An email statement from the European Commission quoted in Bloomberg, put the matter thusly: “The decision is conditional upon the release of one daily slot pair at London Heathrow and of other commitments in order to induce entry on the London-Philadelphia route. In light of these comprehensive commitments, the commission concluded that the transaction would not raise competition concerns.” It’s not clear what the carriers would or could do to increase competition on the London-Philadelphia route.
American’s emergence from bankruptcy protection, which hinges on the merger plan, must still be approved by a bankruptcy judge. And the merger itself must still pass antitrust muster with the U.S. Justice Department.
The merger remains on track to secure the necessary approvals and be in effect by the end of September.
Merger Cheat Sheet
- The new company will retain the “American Airlines” name and be based at American’s Ft. Worth headquarters.
- US Airways chief Doug Parker will be the new CEO. American chief Tom Horton will be named chairman of the new board and remain in that position until the spring of 2014 when the company’s first annual shareholder meeting will be held. When Horton departs the board, Parker will assume his position as chairman.
- American’s creditors would own around 72 percent of the new company; US Airways shareholders would get the rest.
- Based on 2012 results, the new company would have generated $38.7 billion in revenue.
- The merger is expected to generate around $1 billion in combined extra revenue and cost savings for the new company.
- The new company will be valued at around $11 billion.
- Combining the third- and fifth-largest U.S. carriers will create the world’s largest airline, in terms of passenger traffic.
- Prior to any post-merger rationalization, the two airlines will have around 94,000 employees, 950 planes, 6,500 daily flights, and nine major hubs (American: Dallas, Miami, Chicago, Los Angeles, New York; US Airways: Phoenix, Philadelphia, Charlotte). Although the carriers promise to maintain all current hubs, Phoenix and Philadelphia are likely to be downsized in the post-merger “rationalization.”
- The new American will be a member of the oneworld alliance, not the Star Alliance.
- The merger is subject to review and approval by U.S. regulators. That shouldn’t be a problem since there is relatively little overlap between the two airlines’ networks.

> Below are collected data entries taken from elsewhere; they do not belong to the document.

[src/rtl/rv32_pkg.sv]
// Shared types and constants for the data-RAM arbiter.
package rv32_pkg;

  localparam int DEF_ADDR_W = 32;
  localparam int DEF_DATA_W = 32;

  localparam int PORT_CPU = 0;
  localparam int PORT_EXT = 1;

  typedef enum logic {
    S_CPU_PRI = 1'b0,
    S_EXT_PRI = 1'b1
  } arb_state_t;

endpackage

[src/rtl/ram_arbiter.sv]
// Two-port arbiter for the single data-RAM port: CPU has priority, and the
// external requester is lifted to priority after STARVE_LIMIT denied cycles.
//
// state     | meaning
// S_CPU_PRI | CPU wins on conflict (reset state)
// S_EXT_PRI | external port wins its next access, then priority returns to the CPU
module ram_arbiter
  import rv32_pkg::*;
#(
  parameter int ADDR_W       = DEF_ADDR_W,
  parameter int DATA_W       = DEF_DATA_W,
  parameter int STARVE_LIMIT = 4
) (
  input  logic              clk,
  input  logic              rst,
  input  logic              c_req,
  input  logic              c_we,
  input  logic [ADDR_W-1:0] c_addr,
  input  logic [DATA_W-1:0] c_wdata,
  output logic              c_gnt,
  output logic              c_stall,
  output logic              c_rvalid,
  output logic [DATA_W-1:0] c_rdata,
  input  logic              x_req,
  input  logic              x_we,
  input  logic [ADDR_W-1:0] x_addr,
  input  logic [DATA_W-1:0] x_wdata,
  output logic              x_gnt,
  output logic              x_rvalid,
  output logic [DATA_W-1:0] x_rdata,
  output logic              m_we,
  output logic [ADDR_W-1:0] m_addr,
  output logic [DATA_W-1:0] m_wdata,
  input  logic [DATA_W-1:0] m_rdata
);

  localparam logic [3:0] LIM    = 4'(STARVE_LIMIT);
  localparam logic [3:0] LIM_M1 = 4'(STARVE_LIMIT - 1);

  arb_state_t r_state;
  arb_state_t w_state_nxt;
  logic [3:0] r_starve_cnt;
  logic [3:0] w_starve_nxt;
  logic [1:0] w_gnt;
  logic       w_x_denied;
  logic       r_c_rvalid;
  logic       r_x_rvalid;

  // Grants are forced low while reset is asserted so no RAM write can leak out.
  always_comb begin
    w_gnt        = 2'b00;
    w_x_denied   = 1'b0;
    w_state_nxt  = r_state;
    w_starve_nxt = r_starve_cnt;

    if (rst) begin
      case (r_state)
        S_CPU_PRI: begin
          w_gnt[PORT_CPU] = c_req;
          w_gnt[PORT_EXT] = x_req & ~c_req;
        end
        S_EXT_PRI: begin
          w_gnt[PORT_EXT] = x_req;
          w_gnt[PORT_CPU] = c_req & ~x_req;
        end
      endcase
    end

    w_x_denied = x_req & ~w_gnt[PORT_EXT];

    if (!x_req || w_gnt[PORT_EXT]) begin
      w_starve_nxt = 4'd0;
    end else if (r_starve_cnt < LIM) begin
      w_starve_nxt = r_starve_cnt + 4'd1;
    end

    case (r_state)
      S_CPU_PRI: begin
        if (w_x_denied && (r_starve_cnt == LIM_M1)) w_state_nxt = S_EXT_PRI;
      end
      S_EXT_PRI: begin
        if (w_gnt[PORT_EXT] || !x_req) w_state_nxt = S_CPU_PRI;
      end
    endcase
  end

  always_ff @(posedge clk) begin
    if (!rst) begin
      r_state      <= S_CPU_PRI;
      r_starve_cnt <= 4'd0;
      r_c_rvalid   <= 1'b0;
      r_x_rvalid   <= 1'b0;
    end else begin
      r_state      <= w_state_nxt;
      r_starve_cnt <= w_starve_nxt;
      r_c_rvalid   <= w_gnt[PORT_CPU] & ~c_we;
      r_x_rvalid   <= w_gnt[PORT_EXT] & ~x_we;
    end
  end

  always_comb begin
    m_we    = 1'b0;
    m_addr  = '0;
    m_wdata = '0;
    if (w_gnt[PORT_CPU]) begin
      m_we    = c_we;
      m_addr  = c_addr;
      m_wdata = c_wdata;
    end else if (w_gnt[PORT_EXT]) begin
      m_we    = x_we;
      m_addr  = x_addr;
      m_wdata = x_wdata;
    end
  end

  assign c_gnt    = w_gnt[PORT_CPU];
  assign x_gnt    = w_gnt[PORT_EXT];
  assign c_stall  = c_req & ~w_gnt[PORT_CPU];
  assign c_rvalid = r_c_rvalid;
  assign x_rvalid = r_x_rvalid;
  assign c_rdata  = m_rdata;
  assign x_rdata  = m_rdata;

endmodule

- The actual merger won’t happen overnight. United and Delta required five and seven months respectively to secure the necessary approvals for their mergers.
- It was 22 months after their merger closed before United and Continental finally merged their frequent flyer programs. Expect a similar post-close interval before American and US Airways consolidate their programs.
- Comparisons between American and US Airways’ current mileage programs are probably moot since there’s a high likelihood that an entirely new revenue-based program (like Southwest’s) will be introduced to replace both programs.
- After the merger, 83 percent of U.S. domestic air traffic will be in the hands of just four airlines (American 26%, United 19.3%, Delta 19.2%, Southwest 17.3%).